新型コロナウイルス感染拡大の影響で、レーシングドライバーによる人種差別発言騒動を巻き起こす事態となった。 人種差別発言をしたカイル・ラーソン(鶴田真也撮影) ファンを楽しませるためのバーチャルレースで・・・  米ストッカーシリーズ、NAS…

 新型コロナウイルス感染拡大の影響で、レーシングドライバーによる人種差別発言騒動を巻き起こす事態となった。

 

人種差別発言をしたカイル・ラーソン(鶴田真也撮影)

 

ファンを楽しませるためのバーチャルレースで・・・

 

 米ストッカーシリーズ、NASCARのトップカテゴリーに参戦する日系米国人のカイル・ラーソン(27)がバーチャルレースに参加中にアフリカ系住民を侮蔑する言葉を発したとして、NASCAR側から無期限出停止処分を科され、所属する名門チーム・チップガナシレーシングからも解雇されてしまった。
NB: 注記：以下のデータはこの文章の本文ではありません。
$ cat src/rtl/dp_ctrl_pkg.sv
// Shared constants for the data-path arbiter: FSM encoding, slave address codes, word width.
// Latency: n/a (constants only).
// Backpressure: n/a.
package dp_ctrl_pkg;

    localparam int DATA_W_DFLT = 16;

    // Sequencer state encoding, kept as plain vectors for legacy tools.
    localparam logic [2:0] ST_IDLE  = 3'd0;
    localparam logic [2:0] ST_GRANT = 3'd1;
    localparam logic [2:0] ST_ADDR  = 3'd2;
    localparam logic [2:0] ST_DATA  = 3'd3;
    localparam logic [2:0] ST_ERR   = 3'd4;

    // Address field codes carried in the top three bits of a requester word.
    localparam logic [2:0] ADDR_S0 = 3'b001;
    localparam logic [2:0] ADDR_S1 = 3'b010;
    localparam logic [2:0] ADDR_S2 = 3'b011;

endpackage

$ cat src/rtl/dp_arbiter_if.sv
// Bundle of requester-side and slave-select signals of the shared data path.
// Latency: n/a (wiring only).
// Backpressure: requesters hold req until granted; no other flow control.
interface dp_arbiter_if
    import dp_ctrl_pkg::*;
#(
    parameter int DATA_W = DATA_W_DFLT
);
    logic              req1;
    logic              req2;
    logic [DATA_W-1:0] data_in1;
    logic [DATA_W-1:0] data_in2;
    logic              gnt1;
    logic              gnt2;
    logic              sel1;
    logic              sel2;
    logic              mux1;
    logic              hsel_0;
    logic              hsel_1;
    logic              hsel_2;
    logic              busy;
    logic              done;
    logic              err;

    // Requester / environment side.
    modport master (
        output req1, req2, data_in1, data_in2,
        input  gnt1, gnt2, sel1, sel2, mux1,
        input  hsel_0, hsel_1, hsel_2, busy, done, err
    );

    // Arbiter side.
    modport slave (
        input  req1, req2, data_in1, data_in2,
        output gnt1, gnt2, sel1, sel2, mux1,
        output hsel_0, hsel_1, hsel_2, busy, done, err
    );

endinterface

$ cat src/rtl/rr_arbiter2.sv
// Two-way round-robin pick with a last-served pointer.
// Latency: pick is combinational; pointer moves on the edge where update is high.
// Backpressure: none; caller asserts update only when it commits to the pick.
module rr_arbiter2 (
    input  logic clk,
    input  logic rst,
    input  logic req1,
    input  logic req2,
    input  logic update,
    output logic win1,
    output logic win2
);

    // 1 means requester 2 was served last, so requester 1 wins the next tie.
    logic last2_q;
    logic last2_d;

    // Pick: a lone requester wins; on a tie the one not served last wins.
    always_comb begin
        win1 = req1 && (!req2 || last2_q);
        win2 = req2 && (!req1 || !last2_q);
    end

    // Pointer follows the committed winner.
    always_comb begin
        last2_d = last2_q;
        if (update) begin
            last2_d = win2;
        end
    end

    // Pointer register, reset so requester 1 wins the first tie.
    always_ff @(posedge clk) begin
        if (!rst) begin
            last2_q <= 1'b1;
        end else begin
            last2_q <= last2_d;
        end
    end

endmodule

$ cat src/rtl/dp_arbiter.sv
// Grants the shared data path to one of two requesters, then runs GRANT/ADDR/DATA|ERR.
// Latency: request sampled at edge k -> hsel from k+2 for BEATS cycles, done one cycle after.
// Backpressure: requests are only sampled in IDLE; a started transfer always completes.
module dp_arbiter
    import dp_ctrl_pkg::*;
#(
    parameter int DATA_W = DATA_W_DFLT,
    parameter int BEATS  = 4
) (
    input  logic         clk,
    input  logic         rst,
    dp_arbiter_if.slave  bus
);

    logic [2:0] state_q, state_d;
    logic [3:0] cnt_q,   cnt_d;
    logic       mux1_q,  mux1_d;
    logic [2:0] addr_q,  addr_d;
    logic [2:0] hsel_q,  hsel_d;
    logic       done_q,  done_d;

    logic win1;
    logic win2;
    logic arb_update;

    // Payload bits travel on the data path but are not looked at here.
    logic unused_payload;
    assign unused_payload = ^{bus.data_in1[DATA_W-4:0], bus.data_in2[DATA_W-4:0]};

    assign arb_update = (state_q == ST_IDLE) && (bus.req1 || bus.req2);

    rr_arbiter2 u_rr (
        .clk    (clk),
        .rst    (rst),
        .req1   (bus.req1),
        .req2   (bus.req2),
        .update (arb_update),
        .win1   (win1),
        .win2   (win2)
    );

    // Sequencer next state, beat counter, address capture and slave decode.
    always_comb begin
        state_d = state_q;
        cnt_d   = cnt_q;
        mux1_d  = mux1_q;
        addr_d  = addr_q;
        hsel_d  = 3'b000;
        done_d  = 1'b0;
        case (state_q)
            ST_IDLE: begin
                if (win1 || win2) begin
                    state_d = ST_GRANT;
                    mux1_d  = win2;
                end
            end
            ST_GRANT: begin
                // Winner's register is loaded this cycle; keep its address field.
                addr_d  = mux1_q ? bus.data_in2[DATA_W-1:DATA_W-3]
                                 : bus.data_in1[DATA_W-1:DATA_W-3];
                state_d = ST_ADDR;
            end
            ST_ADDR: begin
                cnt_d   = 4'(BEATS - 1);
                state_d = ST_DATA;
                case (addr_q)
                    ADDR_S0: hsel_d = 3'b001;
                    ADDR_S1: hsel_d = 3'b010;
                    ADDR_S2: hsel_d = 3'b100;
                    default: state_d = ST_ERR;
                endcase
            end
            ST_DATA: begin
                if (cnt_q == 4'd0) begin
                    state_d = ST_IDLE;
                    done_d  = 1'b1;
                end else begin
                    hsel_d = hsel_q;
                    cnt_d  = cnt_q - 4'd1;
                end
            end
            ST_ERR: begin
                state_d = ST_IDLE;
            end
            default: begin
                state_d = ST_IDLE;
            end
        endcase
    end

    // State registers; reset aborts any transfer without a done pulse.
    always_ff @(posedge clk) begin
        if (!rst) begin
            state_q <= ST_IDLE;
            cnt_q   <= 4'd0;
            mux1_q  <= 1'b0;
            addr_q  <= 3'b000;
            hsel_q  <= 3'b000;
            done_q  <= 1'b0;
        end else begin
            state_q <= state_d;
            cnt_q   <= cnt_d;
            mux1_q  <= mux1_d;
            addr_q  <= addr_d;
            hsel_q  <= hsel_d;
            done_q  <= done_d;
        end
    end

    // Outputs decoded from registered state only.
    assign bus.gnt1   = (state_q == ST_GRANT) && !mux1_q;
    assign bus.gnt2   = (state_q == ST_GRANT) &&  mux1_q;
    assign bus.sel1   = bus.gnt1;
    assign bus.sel2   = bus.gnt2;
    assign bus.mux1   = mux1_q;
    assign bus.hsel_0 = hsel_q[0];
    assign bus.hsel_1 = hsel_q[1];
    assign bus.hsel_2 = hsel_q[2];
    assign bus.busy   = (state_q != ST_IDLE);
    assign bus.done   = done_q;
    assign bus.err    = (state_q == ST_ERR);

endmodule

$ cat src/flat_wrapper.sv
// flat-port wrapper written by rule: the top's interface ports become plain ports
module dp_arbiter_flat import dp_ctrl_pkg::*;
#(
    parameter int DATA_W = DATA_W_DFLT,
    parameter int BEATS  = 4
)
  (clk, rst, bus_req1, bus_req2, bus_data_in1, bus_data_in2, bus_gnt1, bus_gnt2, bus_sel1, bus_sel2, bus_mux1, bus_hsel_0, bus_hsel_1, bus_hsel_2, bus_busy, bus_done, bus_err);
  dp_arbiter_if #(.DATA_W(DATA_W)) bus_i ();
  input  logic clk;
  input  logic rst;
  input wire logic [$bits(bus_i.req1)-1:0] bus_req1;
  input wire logic [$bits(bus_i.req2)-1:0] bus_req2;
  input wire logic [$bits(bus_i.data_in1)-1:0] bus_data_in1;
  input wire logic [$bits(bus_i.data_in2)-1:0] bus_data_in2;
  output wire logic [$bits(bus_i.gnt1)-1:0] bus_gnt1;
  output wire logic [$bits(bus_i.gnt2)-1:0] bus_gnt2;
  output wire logic [$bits(bus_i.sel1)-1:0] bus_sel1;
  output wire logic [$bits(bus_i.sel2)-1:0] bus_sel2;
  output wire logic [$bits(bus_i.mux1)-1:0] bus_mux1;
  output wire logic [$bits(bus_i.hsel_0)-1:0] bus_hsel_0;
  output wire logic [$bits(bus_i.hsel_1)-1:0] bus_hsel_1;
  output wire logic [$bits(bus_i.hsel_2)-1:0] bus_hsel_2;
  output wire logic [$bits(bus_i.busy)-1:0] bus_busy;
  output wire logic [$bits(bus_i.done)-1:0] bus_done;
  output wire logic [$bits(bus_i.err)-1:0] bus_err;
  assign bus_i.req1 = bus_req1;
  assign bus_i.req2 = bus_req2;
  assign bus_i.data_in1 = bus_data_in1;
  assign bus_i.data_in2 = bus_data_in2;
  assign bus_gnt1 = bus_i.gnt1;
  assign bus_gnt2 = bus_i.gnt2;
  assign bus_sel1 = bus_i.sel1;
  assign bus_sel2 = bus_i.sel2;
  assign bus_mux1 = bus_i.mux1;
  assign bus_hsel_0 = bus_i.hsel_0;
  assign bus_hsel_1 = bus_i.hsel_1;
  assign bus_hsel_2 = bus_i.hsel_2;
  assign bus_busy = bus_i.busy;
  assign bus_done = bus_i.done;
  assign bus_err = bus_i.err;
  dp_arbiter #(.DATA_W(DATA_W), .BEATS(BEATS)) u_core (.clk(clk), .rst(rst), .bus(bus_i));
endmodule
$ cat config.mk
export PLATFORM = sky130hd
export DESIGN_NAME = dp_arbiter_flat
export DESIGN_NICKNAME = d
export VERILOG_FILES = /design/src/rtl/dp_ctrl_pkg.sv /design/src/rtl/dp_arbiter_if.sv /design/src/rtl/rr_arbiter2.sv /design/src/rtl/dp_arbiter.sv /design/src/flat_wrapper.sv
export SDC_FILE = /design/constraint.sdc
export NUM_CORES = 1
export LEC_CHECK = 0
export CAP_MARGIN = 25
export CORE_MARGIN = 2
export CORE_UTILIZATION = 36
export CTS_CLUSTER_SIZE = 30
export DETAILED_ROUTE_END_ITERATION = 8
export PLACE_DENSITY_LB_ADDON = 0.25
export RECOVER_POWER = 25
export SLEW_MARGIN = 10
export SYNTH_ARGS = -nofsm -noshare
export SYNTH_HDL_FRONTEND = slang
export SYNTH_HIERARCHICAL = 1
export SYNTH_SLANG_ARGS = --single-unit
$ cat constraint.sdc
create_clock -name clk -period 2.1 [get_ports clk]
set_clock_uncertainty 0.1 [all_clocks]
set_input_delay 0.63 -clock clk [delete_from_list [all_inputs] [get_ports clk]]
set_output_delay 0.63 -clock clk [all_outputs]
set_load 0.02 [all_outputs]
Word level (Yosys, flattened, before mapping)
Cells that the tools add are included.
{"block": "word_totals", "register_bits": 16, "latchBits": 0, "ram_bits": 0, "romBits": 0, "inputBits": 36, "out_inout_bits": 11, "elab_cells": 50, "n_memories": 0}
{"block": "classes", "n_addsub": 1, "multipliers": 0, "div_mod_pow": 0, "order_cmp": 0, "eq_ne": 10, "n_shift": 0, "n_mux": 10, "bitwise_logic": 0, "n_reduce_logical": 22}
{"operator": "3-bit by 2-bit equality test with 1-bit output (second input constant)", "n": 4}
{"operator": "3-bit two-way mux", "n": 4}
{"operator": "3-bit one-hot mux with 4 select lines", "n": 1}
{"operator": "3-bit one-hot mux with 3 select lines", "n": 1}
{"operator": "4-bit one-hot mux with 2 select lines", "n": 1}
{"operator": "2-bit AND reduction", "n": 4}
{"operator": "3-bit by 1-bit equality test with 1-bit output (second input constant)", "n": 2}
{"operator": "3-bit one-hot mux with 2 select lines", "n": 1}
{"operator": "1-bit logical AND", "n": 5}
{"operator": "1-bit zero test", "n": 4}
{"operator": "4-bit zero test", "n": 1}
{"operator": "1-bit logical OR", "n": 4}
{"operator": "4-bit two-way mux", "n": 1}
{"operator": "2-bit inequality test (second input constant)", "n": 2}
{"operator": "4-bit by 1-bit subtractor with 4-bit output (second input constant)", "n": 1}
{"operator": "3-bit equality test (second input constant)", "n": 1}
{"operator": "3-bit zero test", "n": 1}
{"operator": "3-bit nonzero test", "n": 1}
{"operator": "3-bit OR reduction", "n": 1}
{"operator": "2-bit by 1-bit inequality test with 1-bit output (second input constant)", "n": 1}
{"operator": "2-bit nonzero test", "n": 1}
{"operator": "1-bit two-way mux", "n": 1}

Logic depth before layout (Yosys ltp)
{"block": "logic_depth", "ltp_word": 6, "ltp_mapped": 5, "mapped_depth_nobuf": 5}

Hierarchy
The synthesis kept the hierarchy.
{"mod": "dp_arbiter", "n_inst": 1, "cells_per_inst": 78, "area_per_inst_um2": 737.0, "seq_area_each_um2": 300.3}
{"mod": "rr_arbiter2", "n_inst": 1, "cells_per_inst": 7, "area_per_inst_um2": 57.6, "seq_area_each_um2": 20.0}

Worst setup path after synthesis
No wires, ideal clock.
{"block": "synth_path", "kind": "register to output", "start": "reg u_core.state_q[0]", "end": "out bus_sel1", "t_arrival_ps": 1396, "t_required_ps": 1370, "setup_slack_ps": -26, "path_stages_with_launch": 4, "path_buffers": 1, "cell_sequence": "dfxtp_1 nor3b_2 nor2b_1 buf_4"}
{"block": "synth_via", "elab_chain_cells": 2}
{"item": "start, declared", "line_no": "dp_arbiter.sv:15", "text": "logic [2:0] state_q, state_d;"}
{"item": "start signal, assigned", "line_no": "dp_arbiter.sv:101", "text": "state_q <= state_d;"}
{"item": "3-bit by 1-bit equality test with 1-bit output", "line_no": "dp_arbiter.sv:111", "text": "assign bus.gnt1 = (state_q == ST_GRANT) && !mux1_q;"}
{"item": "1-bit logical AND", "line_no": "dp_arbiter.sv:111"}
{"item": "end, declared", "line_no": "flat_wrapper.sv:17", "text": "output wire logic [$bits(bus_i.sel1)-1:0] bus_sel1;"}
No other way between the ends.

Worst setup path in the final report
{"block": "layout_path", "start": "reg u_core.state_q[2]", "end": "out bus_busy"}
{"block": "layout_via", "elab_chain_cells": 1}
{"item": "3-bit nonzero test", "line_no": "dp_arbiter.sv:119", "text": "assign bus.busy = (state_q != ST_IDLE);"}
{"item": "end, declared", "line_no": "flat_wrapper.sv:23", "text": "output wire logic [$bits(bus_i.busy)-1:0] bus_busy;"}
No other way between the ends.

==> flow_metrics.tcl <==
set metrics [dict create \
    start_util_pct 37.0 \
    totalWireLength_um 1620 \
    numPortBuffers 20 \
    power_frac_comb_pct 30.3 \
    worst_r2r_path_depth 5 \
    fin_crit_ns 2.02 \
    synth_xor_area_share_pct 0 \
    hold_violations 0 \
    cts.sinks 16 \
    syn_area_per_cell_um2 9.35 \
    final_antenna_net_count 0 \
    grt_max_degree 10 \
    cellPowerDensity_nw_per_um2 717 \
    min_period_over_period_pct 96.3 \
    p_leak_nw 0.498 \
    synth_edf_count 0 \
    synthAdderAreaFrac_pct 1.57 \
    hpwl_um 1260 \
    overflow 0 \
    synth-simple-area-share_pct 26.3 \
    worst_pin_slew_ns 0.730 \
    cts_tree "done" \
    instances_no_fill 141 \
    drive_gt1_share_pct 23.0 \
    place_inst 137 \
    synth_top_family_by_area "simple AND/OR/NAND/NOR gates" \
    seq_power_share_pct 44.1 \
    maxCapViolCount 0 \
    hold_class "flop to flop" \
    yosys_warnings 6 \
    cp-end-kind "output pin" \
    drt_iter0_drc 7 \
    final_util_pct 51.7 \
    vdd_drop_max_uv 368 \
    die-area_um2 2600 \
    synth_mux_area_share_pct 3.78 \
    slew_headroom_pct 51.3 \
    timing.fmax_mhz 494 \
    start_kind "flop" \
    drc 0 \
    vias_per_cell 4.99 \
    routed-via-count 704 \
    num-nets-final 151 \
    worstSkewPairLatency_ns 0.28 \
    setup_viol 0 \
    intPower_w 0.000559 \
    slew_violations 0 \
    grt_pass1_wl_um 2750 \
    nFillCells 203 \
    switching_share_pct 29.7 \
    antenna_found_initial 0 \
    htree_levels 1 \
    track_usage_pct 13.9 \
    fp.dieW_um 51.0 \
    die_y_um 51.0 \
    p_switching_w 0.000237 \
    cts_buffer_depth 2 \
    cts_buffers 3 \
    n_antenna_cell 0 \
    wl_per_cell_um 11.5 \
    arrival_ns 1.29 \
    synth_fp_nets 122 \
    post_cts_buffers 0 \
    dpl_cell_area_um2 1070 \
    synthArstFlopShare_pct 0 \
    ioPinCount 47 \
    critPathRequiredTime_ns 1.37 \
    netlist_instances 85 \
    ctsHoldBuffers 0 \
    clk_pin_slew_worst_paths_ns 0.10 \
    ys_ff_latch 16 \
    fin_area_um2 1110 \
    holdPathStages 2 \
    root_buffer "clkbuf_4" \
    grt_pass1_vias 684 \
    synthesis.area_um2 795 \
    syn_to_final_growth_pct 39.7 \
    tns_ns 0 \
    synth-compound-area-share_pct 22.4 \
    holdWs_ns 0.366 \
    ys_seq_area_share_pct 40.3 \
    firstDrtPassIters 4 \
    gp_congestion 0.708 \
    core_area_um2 2150 \
    status "complete, no violations" \
    setup.worst_path.class "flop to output pin" \
    synth_ff_type "dfxtp_1" \
    num_rows 17 \
    rsz0062_at_grt "no" \
    worstPathMaxFanout 4 \
    yosysUniqueCellTypes 35 \
    power_frac_clock_pct 25.5 \
]
[logic make-up after synthesis]
logic type | count (synthesis)
AO/OA/AOI/OAI | 23
adder cells (fa/ha/maj) | 1
buffers and inverters | 10
flip-flops | 16
multiplexers | 3
AND/OR/NAND/NOR | 32
[power groups by stage]
| stage | clock network [W] | registers, W | logic [W] |
|---|---|---|---|
| 2_1_floorplan | 0 | 0.000360 | 0.000144 |
| 3_3_place_gp | 0 | 0.000357 | 0.000241 |
| 3_5_place_dp | 0 | 0.000358 | 0.000245 |
| 4_1_cts | 0.000212 | 0.000351 | 0.000243 |
| 5_1_grt | 0.000228 | 0.000354 | 0.000263 |
| 6_report | 0.000203 | 0.000351 | 0.000241 |
[layer usage]
| metal | wire (um) | vias to the layer above | share of wire, % | GRT usage [%] |
|---|---|---|---|---|
| met5 | 0 | - | 0 | 0 |
| met4 | 16 | 0 | 0.99 | 6.76 |
| met3 | 56 | 2 | 3.5 | 3.80 |
| met2 | 790 | 11 | 49 | 24.7 |
| met1 | 756 | 323 | 47 | 15.1 |
| li1 | - | 368 | - | - |
[path summary, 6_finish.rpt]
kind	start	endpoint	slack [ns]
max	u_core/state_q[2]	bus_busy	0.08
max reg2reg	u_core/cnt_q[0]	u_core/state_q[0]	0.27
min	u_core/hsel_q[1]	u_core/hsel_q[1]	0.37
min reg2reg	u_core/hsel_q[1]	u_core/hsel_q[1]	0.37
[Yosys cell counts, drive strengths merged, types with 3 or more instances]
cell | instances | area share [%]
dfxtp | 16 | 40
a21boi | 6 | 5.7
inv | 6 | 2.8
nand2 | 5 | 2.4
nand3 | 4 | 2.5
nor3b | 4 | 4.4
mux2i | 3 | 3.8
nor2 | 3 | 1.4
o211a | 3 | 3.8
o21a | 3 | 2.8
[registers in the layout (all words and copies together) (netlist names)]
register and count:
u_core/cnt_q 4, u_core/addr_q 3, u_core/hsel_q 3, u_core/state_q 3, u_core/bus.done 1, u_core/bus.mux1 1
u_core/u_rr/last2_q 1
[through the flow]
| stage | total power [W] | setup slack (ns) |
|---|---|---|
| 4_1_cts | 0.000806 | -0.0313 |
| 6_report | 0.000795 | 0.0768 |
| 2_1_floorplan | 0.000505 | 0.0840 |
| 3_3_place_gp | 0.000598 | 0.00688 |
| 3_5_place_dp | 0.000603 | 0.00339 |
| 5_1_grt | 0.000845 | 0.0132 |
[worst max-delay path, cell delays in order (launching register included)]
cell and delay, ns:
dfxtp_2 0.35, buf_4 0.15, nor3_4 0.19, inv_1 0.08
clkdlybuf4s15_2 0.25
[layout by cell type, fill, tap and decap left out, types with 2 or more instances in the layout]
master           count
o21ai_0              2
nor3b_1              3
o21a_1               3
mux2i_1              3
a21boi_0             3
clkdlybuf4s50_1      9
clkdlybuf4s15_2      3
a21oi_1              2
nand3_1              4
buf_4                8
nand2_1              5
nor2_1               3
o311a_1              2
or4_1                2
dfxtp_1             15
clkbuf_2             3
o211a_1              3
and3_1               2
inv_1                6
or4b_1               2
a21boi_1             3
clkbuf_4             3
dlygate4sd3_1        4
[final cells by class]
class	count	area (um2)	share of cell area [%]
multi-input cells	59	443	39.9
flip-flops and latches	16	322	29.0
repair buffers	28	251	22.7
clock buffers	4	36.3	3.27
well taps	28	35.0	3.16
inverters	6	22.5	2.03
[timing repair]
item	in CTS	in global routing
pin swaps	0	1
endpoints found under the setup margin	6	7
resized for setup	17	6
hold endpoints to repair	0	0
Power figures use the tool's default switching activity.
 ラーソンは12日、バーチャルレースのライブ配信でマイクチェックをした際に「僕の声が聞こえるかい?」と言い、続けざまにアフリカ系住民を意味する人種差別用語も発した。14日に自身のツイッターに「とにかく申し訳ないと言いたい。決して言ってはならない言葉を使ってしまった」と謝罪する動画を公開したが、時すでに遅しだった。
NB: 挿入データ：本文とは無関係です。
### src/rtl/decode_stage.sv
`default_nettype none
// ============================================================================
// Module      : decode_stage
// Description : Registered RISC-V decode stage. It has a valid/ready handshake
//               with a main register plus one skid entry, and a synchronous flush.
// Revision    : 1.0 - initial release
// ============================================================================
module decode_stage #(
    parameter int XLEN = 32,
    parameter int ILEN = 32
) (
    input  logic            clk,
    input  logic            rst_n,
    input  logic            flush,
    input  logic            in_valid,
    output logic            in_ready,
    input  logic [ILEN-1:0] in_instr,
    input  logic [XLEN-1:0] in_pc,
    output logic            out_valid,
    input  logic            out_ready,
    output logic [XLEN-1:0] out_pc,
    output logic [6:0]      out_opcode,
    output logic [4:0]      out_rd,
    output logic [4:0]      out_rs1,
    output logic [4:0]      out_rs2,
    output logic [2:0]      out_funct3,
    output logic [6:0]      out_funct7,
    output logic [2:0]      out_imm_fmt,
    output logic [XLEN-1:0] out_imm,
    output logic            out_illegal
);

    if (ILEN != 32) begin : g_bad_ilen
        $error("decode_stage: ILEN must be 32");
    end
    if (XLEN != 32 && XLEN != 64) begin : g_bad_xlen
        $error("decode_stage: XLEN must be 32 or 64");
    end

    localparam logic [6:0] c_OPC_LOAD     = 7'b0000011;
    localparam logic [6:0] c_OPC_MISC_MEM = 7'b0001111;
    localparam logic [6:0] c_OPC_OP_IMM   = 7'b0010011;
    localparam logic [6:0] c_OPC_AUIPC    = 7'b0010111;
    localparam logic [6:0] c_OPC_OP_IMM32 = 7'b0011011;
    localparam logic [6:0] c_OPC_STORE    = 7'b0100011;
    localparam logic [6:0] c_OPC_OP       = 7'b0110011;
    localparam logic [6:0] c_OPC_LUI      = 7'b0110111;
    localparam logic [6:0] c_OPC_OP32     = 7'b0111011;
    localparam logic [6:0] c_OPC_BRANCH   = 7'b1100011;
    localparam logic [6:0] c_OPC_JALR     = 7'b1100111;
    localparam logic [6:0] c_OPC_JAL      = 7'b1101111;
    localparam logic [6:0] c_OPC_SYSTEM   = 7'b1110011;

    localparam logic [2:0] c_FMT_R = 3'd0;
    localparam logic [2:0] c_FMT_I = 3'd1;
    localparam logic [2:0] c_FMT_S = 3'd2;
    localparam logic [2:0] c_FMT_B = 3'd3;
    localparam logic [2:0] c_FMT_U = 3'd4;
    localparam logic [2:0] c_FMT_J = 3'd5;

    typedef struct packed {
        logic [XLEN-1:0] pc;
        logic [6:0]      opcode;
        logic [4:0]      rd;
        logic [4:0]      rs1;
        logic [4:0]      rs2;
        logic [2:0]      funct3;
        logic [6:0]      funct7;
        logic [2:0]      imm_fmt;
        logic [XLEN-1:0] imm;
        logic            illegal;
    } dec_t;

    dec_t        dec_w;
    logic [31:0] imm32_w;
    logic [2:0]  fmt_w;
    logic        illegal_w;

    always_comb begin
        fmt_w     = c_FMT_R;
        illegal_w = 1'b0;
        unique case (in_instr[6:0])
            c_OPC_LOAD, c_OPC_OP_IMM, c_OPC_JALR,
            c_OPC_MISC_MEM, c_OPC_SYSTEM: fmt_w = c_FMT_I;
            c_OPC_STORE:                  fmt_w = c_FMT_S;
            c_OPC_BRANCH:                 fmt_w = c_FMT_B;
            c_OPC_LUI, c_OPC_AUIPC:       fmt_w = c_FMT_U;
            c_OPC_JAL:                    fmt_w = c_FMT_J;
            c_OPC_OP:                     fmt_w = c_FMT_R;
            c_OPC_OP_IMM32: begin
                if (XLEN == 64) fmt_w = c_FMT_I;
                else            illegal_w = 1'b1;
            end
            c_OPC_OP32: begin
                if (XLEN != 64) illegal_w = 1'b1;
            end
            default:                      illegal_w = 1'b1;
        endcase
    end

    // Immediates are assembled as 32-bit signed values and widened once, so U
    // sign-extends from bit 31 on RV64 like every other format.
    always_comb begin
        imm32_w = '0;
        case (fmt_w)
            c_FMT_I: imm32_w = {{20{in_instr[31]}}, in_instr[31:20]};
            c_FMT_S: imm32_w = {{20{in_instr[31]}}, in_instr[31:25], in_instr[11:7]};
            c_FMT_B: imm32_w = {{20{in_instr[31]}}, in_instr[7], in_instr[30:25],
                                in_instr[11:8], 1'b0};
            c_FMT_U: imm32_w = {in_instr[31:12], 12'b0};
            c_FMT_J: imm32_w = {{12{in_instr[31]}}, in_instr[19:12], in_instr[20],
                                in_instr[30:21], 1'b0};
            default: imm32_w = '0;
        endcase
    end

    always_comb begin
        dec_w         = '0;
        dec_w.pc      = in_pc;
        dec_w.opcode  = in_instr[6:0];
        dec_w.rd      = in_instr[11:7];
        dec_w.rs1     = in_instr[19:15];
        dec_w.rs2     = in_instr[24:20];
        dec_w.funct3  = in_instr[14:12];
        dec_w.funct7  = in_instr[31:25];
        dec_w.illegal = illegal_w;
        dec_w.imm_fmt = illegal_w ? c_FMT_R : fmt_w;
        dec_w.imm     = illegal_w ? '0 : XLEN'($signed(imm32_w));
    end

    dec_t main_q, main_d, skid_q, skid_d;
    logic main_valid_q, main_valid_d, skid_valid_q, skid_valid_d;
    logic accept_w, consume_w;

    assign in_ready  = ~skid_valid_q;
    assign accept_w  = in_valid & in_ready;
    assign consume_w = main_valid_q & out_ready;

    always_comb begin
        main_d       = main_q;
        skid_d       = skid_q;
        main_valid_d = main_valid_q;
        skid_valid_d = skid_valid_q;
        if (flush) begin
            main_valid_d = 1'b0;
            skid_valid_d = 1'b0;
        end else if (consume_w) begin
            // A full skid blocks accept, so refill from skid takes precedence.
            if (skid_valid_q) begin
                main_d       = skid_q;
                main_valid_d = 1'b1;
                skid_valid_d = 1'b0;
            end else if (accept_w) begin
                main_d       = dec_w;
                main_valid_d = 1'b1;
            end else begin
                main_valid_d = 1'b0;
            end
        end else if (accept_w) begin
            if (!main_valid_q) begin
                main_d       = dec_w;
                main_valid_d = 1'b1;
            end else begin
                skid_d       = dec_w;
                skid_valid_d = 1'b1;
            end
        end
    end

    always_ff @(posedge clk or negedge rst_n) begin
        if (!rst_n) begin
            main_q       <= '0;
            skid_q       <= '0;
            main_valid_q <= 1'b0;
            skid_valid_q <= 1'b0;
        end else begin
            main_q       <= main_d;
            skid_q       <= skid_d;
            main_valid_q <= main_valid_d;
            skid_valid_q <= skid_valid_d;
        end
    end

    assign out_valid   = main_valid_q;
    assign out_pc      = main_q.pc;
    assign out_opcode  = main_q.opcode;
    assign out_rd      = main_q.rd;
    assign out_rs1     = main_q.rs1;
    assign out_rs2     = main_q.rs2;
    assign out_funct3  = main_q.funct3;
    assign out_funct7  = main_q.funct7;
    assign out_imm_fmt = main_q.imm_fmt;
    assign out_imm     = main_q.imm;
    assign out_illegal = main_q.illegal;

endmodule
`default_nettype wire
 NASCARから出場停止処分を受け、所属先から解雇された。さらに大口スポンサーとなっていた自動車ブランドのシボレー、ファストフード大手マクドナルドなどから契約解除を通告された。

 バーチャルレースはNASCARが新型コロナウイルスの感染拡大でシリーズが第4戦を最後に中断したことから、ファンを楽しませるために企画された。レースはライブ配信サービスを通じてインターネットで生中継され、出場しているドライバーの音声も公開されていた。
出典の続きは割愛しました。